A candidatura de Kátia pelo PR e o estima que ela tem por Bolsonaro é sintomático. Anteriormente,
o populismo de esquerda unia polos divergentes em torno de pautas unificantes, impulsionando
políticas neste sentido até o ponto em que era impossível seguir adiante sem privilegiar algum dos
lados. Daí a fragilidade dessas políticas populistas, pois seu sistema de alianças impunha limites
imanentes, momento no qual a corda arrebentava para o lado mais fraco (quando seria diferente, o
golpe de 64 apareceu). Neste momento, o populismo de direita une pessoas de diferentes estratos
sociais de dois modos. Primeiro, pelo sentimento de indignação fiador de um desejo de política anti-
sistêmica, fundanda sobre um maniqueísmo entre classe política e os demais cidadãos. Segundo,
pelo ressentimento e espírito de vingança contra as próprias vítimas - ou seja, um ressentimento
que não é das vítimas, elas mesmas, mas um ressentimento daqueles que se indignam com o
tratamento dado à ela. Terceiro, pela ativação do afeto mais sensível das pessoas, o medo, insinsto
na hipótese de que, sem seu autoritarismo no poder, estaremos entregues à barbárie e aos
bandidos.

A combinação desses três fatores explica a ascensão de Kátia. Para estas pessoas, defender
bandido é a quintessência da boa consciência. A direita autoritária e conservadora então se vale do
medo para ridicularizar a boa consciência (“adote um bandido? leva pra casa!” Sheherazade) e,
através do ressentimento contra as supostas vítimas (protegidas direitos humanos, por exemplo),
elevam à condição de norma a ideia de que “bandido bom é bandido morto”. Por isso, a vibração
diante do gesto do policial quando matava o assaltante, a redução do mesmo à condição de mero
objeto e, em nome da política anti-sistêmica, a instrumentalização do fato como meio de angariar
votos ao alavancar Kátia ao posto candidata nas próximas eleições.

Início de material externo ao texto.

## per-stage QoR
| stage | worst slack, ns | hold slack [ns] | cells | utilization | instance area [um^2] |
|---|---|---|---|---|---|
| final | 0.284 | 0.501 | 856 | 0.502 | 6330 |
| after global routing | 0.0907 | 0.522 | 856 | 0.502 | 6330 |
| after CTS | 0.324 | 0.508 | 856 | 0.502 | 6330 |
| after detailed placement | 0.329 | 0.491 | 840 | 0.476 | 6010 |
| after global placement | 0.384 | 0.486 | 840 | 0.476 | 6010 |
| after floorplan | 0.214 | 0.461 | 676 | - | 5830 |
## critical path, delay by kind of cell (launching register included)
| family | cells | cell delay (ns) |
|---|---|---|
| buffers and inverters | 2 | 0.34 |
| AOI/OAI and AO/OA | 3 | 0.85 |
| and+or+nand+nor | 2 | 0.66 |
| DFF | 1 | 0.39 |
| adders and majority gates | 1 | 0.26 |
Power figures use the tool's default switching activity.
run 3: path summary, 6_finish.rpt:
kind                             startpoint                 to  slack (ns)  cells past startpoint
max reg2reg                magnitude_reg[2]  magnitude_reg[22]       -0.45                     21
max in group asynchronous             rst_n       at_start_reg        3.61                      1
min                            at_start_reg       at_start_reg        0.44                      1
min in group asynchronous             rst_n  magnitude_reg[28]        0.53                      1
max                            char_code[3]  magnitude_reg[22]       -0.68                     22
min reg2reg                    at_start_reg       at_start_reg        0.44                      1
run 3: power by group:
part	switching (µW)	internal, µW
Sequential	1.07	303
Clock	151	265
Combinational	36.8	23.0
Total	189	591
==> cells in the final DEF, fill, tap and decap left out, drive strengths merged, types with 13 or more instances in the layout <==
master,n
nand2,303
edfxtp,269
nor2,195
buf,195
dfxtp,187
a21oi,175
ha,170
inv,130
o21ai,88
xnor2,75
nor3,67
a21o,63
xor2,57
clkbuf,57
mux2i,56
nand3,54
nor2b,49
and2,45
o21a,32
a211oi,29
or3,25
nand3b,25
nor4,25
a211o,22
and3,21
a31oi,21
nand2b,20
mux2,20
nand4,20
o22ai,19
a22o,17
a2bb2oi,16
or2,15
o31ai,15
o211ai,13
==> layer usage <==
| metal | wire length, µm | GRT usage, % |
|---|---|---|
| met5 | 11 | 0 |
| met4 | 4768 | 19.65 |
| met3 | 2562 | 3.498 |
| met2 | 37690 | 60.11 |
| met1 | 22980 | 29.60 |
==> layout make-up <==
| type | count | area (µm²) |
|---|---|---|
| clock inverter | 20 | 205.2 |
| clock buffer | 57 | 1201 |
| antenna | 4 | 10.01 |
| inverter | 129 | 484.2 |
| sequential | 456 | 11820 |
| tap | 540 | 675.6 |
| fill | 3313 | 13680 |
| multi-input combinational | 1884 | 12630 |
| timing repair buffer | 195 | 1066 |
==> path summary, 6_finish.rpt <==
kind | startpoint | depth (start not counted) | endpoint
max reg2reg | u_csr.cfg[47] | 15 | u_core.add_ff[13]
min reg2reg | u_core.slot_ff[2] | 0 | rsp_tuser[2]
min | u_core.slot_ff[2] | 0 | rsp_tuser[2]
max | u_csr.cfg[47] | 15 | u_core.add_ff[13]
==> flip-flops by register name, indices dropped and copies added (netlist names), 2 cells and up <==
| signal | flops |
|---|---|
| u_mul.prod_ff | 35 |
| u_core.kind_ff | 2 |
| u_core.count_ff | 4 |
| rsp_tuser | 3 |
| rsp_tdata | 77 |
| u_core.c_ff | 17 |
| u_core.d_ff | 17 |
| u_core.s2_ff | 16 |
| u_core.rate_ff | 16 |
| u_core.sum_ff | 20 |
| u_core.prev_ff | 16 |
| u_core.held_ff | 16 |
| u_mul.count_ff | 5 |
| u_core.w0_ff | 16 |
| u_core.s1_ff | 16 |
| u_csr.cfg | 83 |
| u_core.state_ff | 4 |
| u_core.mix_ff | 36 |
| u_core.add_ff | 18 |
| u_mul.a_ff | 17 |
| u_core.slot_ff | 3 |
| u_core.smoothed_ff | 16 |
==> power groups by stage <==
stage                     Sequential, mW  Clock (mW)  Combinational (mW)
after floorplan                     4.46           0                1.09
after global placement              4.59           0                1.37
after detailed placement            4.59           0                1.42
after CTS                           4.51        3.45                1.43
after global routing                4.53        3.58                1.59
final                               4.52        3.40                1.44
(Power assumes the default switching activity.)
[src/rtl/core/ppsd_ser_mul.sv]
// ----------------------------------------------------------------------------
// ppsd_ser_mul: digit-serial unsigned multiplier
// Radix-4 shift-add multiplier; consumes two multiplier bits per cycle.
// ----------------------------------------------------------------------------
module ppsd_ser_mul #(
  parameter int W = 25
) (
  input  logic           clk_i,
  input  logic           rst_ni,
  input  logic           start_i,
  input  logic [W-1:0]   a_i,
  input  logic [W-1:0]   b_i,
  output logic           busy_o,
  output logic [2*W-1:0] product_o
);
  localparam int D  = (W + 1) / 2;
  localparam int PW = W + 2 + 2 * D;
  localparam int CW = $clog2(D + 1);

  logic [CW-1:0] cnt_q;
  logic [W-1:0]  mcand_q;
  logic [PW-1:0] p_q, p_d;
  logic [W+1:0]  pp, hi_sum;

  // partial product for the current radix-4 digit
  always_comb begin
    pp     = ({2'b00, mcand_q} & {(W+2){p_q[0]}})
           + ({1'b0, mcand_q, 1'b0} & {(W+2){p_q[1]}});
    hi_sum = p_q[PW-1:2*D] + pp;
    p_d    = {2'b00, hi_sum, p_q[2*D-1:2]};
  end

  always_ff @(posedge clk_i or negedge rst_ni) begin
    if (!rst_ni) begin
      cnt_q <= '0;
    end else if (start_i) begin
      cnt_q <= CW'(D);
    end else if (cnt_q != '0) begin
      cnt_q <= cnt_q - 1'b1;
    end
  end

  always_ff @(posedge clk_i) begin
    if (start_i) begin
      mcand_q <= a_i;
      p_q     <= PW'(b_i);
    end else if (cnt_q != '0) begin
      p_q <= p_d;
    end
  end

  assign busy_o    = (cnt_q != '0);
  assign product_o = p_q[2*W-1:0];

endmodule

É certo que a esquerda também viveu momentos de perversão. Circulamos nas redes com
demasiado afã as imagens de Garotinho sendo levado preso na parte de trás da viatura, por
exemplo. Mas esse afeto é incapaz de mobilizar o nosso campo político. Pelo contrário, o que nos
mobiliza é a imaginação, o sentimento de solidariedade, a certeza de que o fracasso nenhum é
razão suficiente para a abdicação de nossa imaginação política.